Am. J. Respir. Crit. Care Med.,
Volume 159, Number 5, May 1999, 1445-1449
D-Dimers in the Diagnosis of Pulmonary Embolism
DEBORAH A.
QUINN,
ROBERT B.
FOGEL,
CYNTHIA D.
SMITH,
MICHAEL
LAPOSATA,
B.
TAYLOR THOMPSON,
STEPHEN M.
JOHNSON,
ARTHUR C.
WALTMAN,
and
CHARLES A.
HALES
Pulmonary/Critical Care Unit, Department of Pathology, Division of Clinical Laboratories, and Vascular Radiology Division,
Massachusetts General Hospital, and Harvard Medical School, Boston, Massachusetts
The aim of this study was to determine if the absence of circulating D-dimers, as determined by latex
agglutination assays, can correctly exclude the presence of pulmonary embolism using pulmonary
angiography as the diagnostic endpoint. Blood samples were obtained prospectively at the time of
angiography for suspicion of acute pulmonary embolism. Plasma was assayed for D-dimer by five different latex agglutination assays. Angiographic evidence of pulmonary emboli was found in 34% (35/
103) of patients.
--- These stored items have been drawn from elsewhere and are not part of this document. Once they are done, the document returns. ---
What follows belongs to an exercise in optimizing a design on an open flow for small area, a short achievable clock period and few clock cycles per item; a production flow would make more cautious choices.
RTL that was checked went through simulation tests only; none was proved equivalent to the original.
Power and IR drop assume default switching activity.

Design conv3x3_stream_engine, start of the top module:
module conv3x3_stream_engine #(
    parameter int BIT_DEPTH = 8,
    parameter int IMG_W     = 28,
    parameter int IMG_H     = 28,
    parameter int ACC_W     = 20,
    parameter int ADDR_W    = 10
) (
    input  logic                 clk,
    input  logic                 rst,
    input  logic                 kernel_wr_en,
    input  logic [3:0]           kernel_wr_addr,
    input  logic [BIT_DEPTH-1:0] kernel_wr_data,
    input  logic                 start,
    input  logic [1:0]           stride,
    input  logic                 relu_en,
    input  logic [4:0]           shift_amt,
    input  logic                 pix_valid,
    input  logic [BIT_DEPTH-1:0] pix_data,
    output logic                 pix_ready,
    output logic                 out_valid,
    output logic [BIT_DEPTH-1:0] out_data,
    output logic [ADDR_W-1:0]    out_addr,
    input  logic                 out_ready,
    output logic                 busy,
    output logic                 done
);
    localparam int QD  = 4;
    localparam int CAP = QD + 1;
    logic       busy_r, done_r, pix_ready_r, out_valid_r;
    logic       idle_i, ndone_i, nrdy_i, nov_i;
    logic       all_in;
    logic       stride2_r, relu_r;
    logic [4:0] shift_r;
    logic [4:0] col_in, row_in;
    logic [CAP-1:0] nth;         
    logic [7:0] kr [0:8];
    wire bsy = !idle_i, dn = !ndone_i, rdy = !nrdy_i, ov = !nov_i;
    logic start_go, accept, deliver, emit_in, last_in, inc;
    logic all_in_next, done_next;
    logic [CAP-1:0] nth_next;
    assign start_go = !bsy && start;
    assign accept   = pix_valid && rdy;
    assign deliver  = ov && out_ready;
    assign emit_in  = (row_in >= 5'd2) && (col_in >= 5'd2) &&
                      (!stride2_r || (!row_in[0] && !col_in[0]));
    assign last_in  = (col_in == 5'd27) && (row_in == 5'd27);
    assign inc      = accept && emit_in;
    always_comb begin
        case ({inc, deliver})
            2'b10:   nth_next = {nth[CAP-2:0], 1'b1};
            2'b01:   nth_next = {1'b0, nth[CAP-1:1]};
            default: nth_next = nth;
        endcase
    end
    assign all_in_next = all_in || (accept && last_in);
    assign done_next   = bsy && !dn && all_in_next && !nth_next[0];
    wire busy_nx = start_go || (bsy && !dn);
    wire done_nx = !start_go && done_next;
  ...
==> flow/config.mk <==
export PLATFORM = sky130hd
export DESIGN_NAME = conv3x3_stream_engine
export DESIGN_NICKNAME = conv3x3_stream_engine
export VERILOG_FILES = /design/flow/design.v
export SDC_FILE = /design/flow/constraint.sdc
export NUM_CORES = 4
export LEC_CHECK = 0
export CAP_MARGIN = 30
export CORE_MARGIN = 2
export CORE_UTILIZATION = 60
export CTS_BUF_LIST = sky130_fd_sc_hd__clkbuf_8
export CTS_CLUSTER_DIAMETER = 50
export CTS_CLUSTER_SIZE = 14
export SLEW_MARGIN = 40
export SYNTH_HIERARCHICAL = 1
==> flow/constraint.sdc <==
create_clock -name core_clock -period 13.0 [get_ports {clk}]
set_input_delay 2.6000 -clock core_clock [delete_from_list [all_inputs] [get_ports {clk}]]
set_output_delay 2.6000 -clock core_clock [all_outputs]
set_load 0.01 [all_outputs]
standard.sh (not shown) runs the stock make flow with config.mk's settings and CLKGATE_MAP_FILE= SYNTH_SCRIPT=/design/flow/synth_recipe.tcl, a recipe that flattens the netlist after the stock synthesis.
==> flow/flow/run.sh <==
#!/bin/bash
# Own layout flow: the standard synthesis and layout, with two changes to
# how the layout is made:
#  - ports are buffered with sky130_fd_sc_hd__buf_2 instead of the default
#    buffer the flow picks (a slow clock-delay cell);
#  - delay cells (clkdlybuf*, dlygate*, dlymetal*) are not used by the
#    resizer's slew/capacitance repair on signal nets.
# Each run of standard.sh writes its full output to a log file here.
set -euo pipefail
bash standard.sh synth > synth.log 2>&1
export BUFFER_PORTS_ARGS="-buffer_cell sky130_fd_sc_hd__buf_2"
export DONT_USE_CELLS="sky130_fd_sc_hd__clkdlybuf4s15_1 sky130_fd_sc_hd__clkdlybuf4s15_2 sky130_fd_sc_hd__clkdlybuf4s18_1 sky130_fd_sc_hd__clkdlybuf4s18_2 sky130_fd_sc_hd__clkdlybuf4s25_1 sky130_fd_sc_hd__clkdlybuf4s25_2 sky130_fd_sc_hd__clkdlybuf4s50_1 sky130_fd_sc_hd__clkdlybuf4s50_2 sky130_fd_sc_hd__dlygate4sd1_1 sky130_fd_sc_hd__dlygate4sd2_1 sky130_fd_sc_hd__dlygate4sd3_1 sky130_fd_sc_hd__dlymetal6s2s_1 sky130_fd_sc_hd__dlymetal6s4s_1 sky130_fd_sc_hd__dlymetal6s6s_1"
bash standard.sh > layout.log 2>&1
Testbench counts at the start, summed over its fixed seeds: cycles 25,476, items 14,027.
Next try:
- CAP_MARGIN: 30 -> 50
- CORE_UTILIZATION: 60 -> 40
- SLEW_MARGIN: 40 -> 70
Result: The changed run passed the timing, DRC and antenna checks. Final area rises by 4.7%. Die area goes up by about 50%. Count of clock-buffer cells in the layout went up by 2.
Next try:
- CAP_MARGIN: 50 -> 40
- CORE_UTILIZATION: 40 -> 60
- SLEW_MARGIN: 70 -> 55
What happened: Wire length drops by a few percent; power goes down slightly; combinational power decreases slightly; count of clock-buffer cells in the layout falls by 5; sequential share of layout area goes up by 2.0 points; clock skew hardly moves.

========
Setup of v45:
conv3x3_stream_engine, a different RTL version from the one above (not shown whole).
Size: roughly 40000 sq um of cells after synthesis.
==> flow/config.mk <==
export PLATFORM = sky130hd
export DESIGN_NAME = conv3x3_stream_engine
export DESIGN_NICKNAME = conv3x3_stream_engine
export VERILOG_FILES = /design/flow/design.v
export SDC_FILE = /design/flow/constraint.sdc
export NUM_CORES = 4
export LEC_CHECK = 0
export CAP_MARGIN = 20
export CORE_MARGIN = 2
export CORE_UTILIZATION = 40
export SLEW_MARGIN = 20
export SYNTH_HIERARCHICAL = 1
==> flow/constraint.sdc <==
create_clock -name core_clock -period 13.0 [get_ports {clk}]
set_input_delay 2.6000 -clock core_clock [delete_from_list [all_inputs] [get_ports {clk}]]
set_output_delay 2.6000 -clock core_clock [all_outputs]
set_load 0.01 [all_outputs]
run.sh (not shown) runs the stock make flow with config.mk's settings and CLKGATE_MAP_FILE= SYNTH_SCRIPT=/design/flow/synth_recipe.tcl, a recipe that flattens the netlist after the stock synthesis.
Stock flow here: none of the scripts above is used.
v45 | status: complete | timing, DRC, antenna: pass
The latex agglutination assays had sensitivities of 97 to 100% and specificities of 19 to 29%. The negative predictive value was 94 to 100%. However, a negative D-dimer was rare in patients with recent surgery, malignancy, or total bilirubin > 34 µmol/L (> 2 mg/dl). In 31 patients suspected of pulmonary emboli but without these confounding factors, the five D-dimer assays were
negative in 46 to 55% of patients with normal pulmonary angiograms. The negative predictive value
in these patients was 100% by all five latex agglutination assays tested. The latex agglutination assays for D-dimer, when the pulmonary angiogram is used as the diagnostic endpoint and in the absence of recent surgery, malignancy, or liver disease, appears to be a clinically useful test in the diagnosis of acute pulmonary embolism.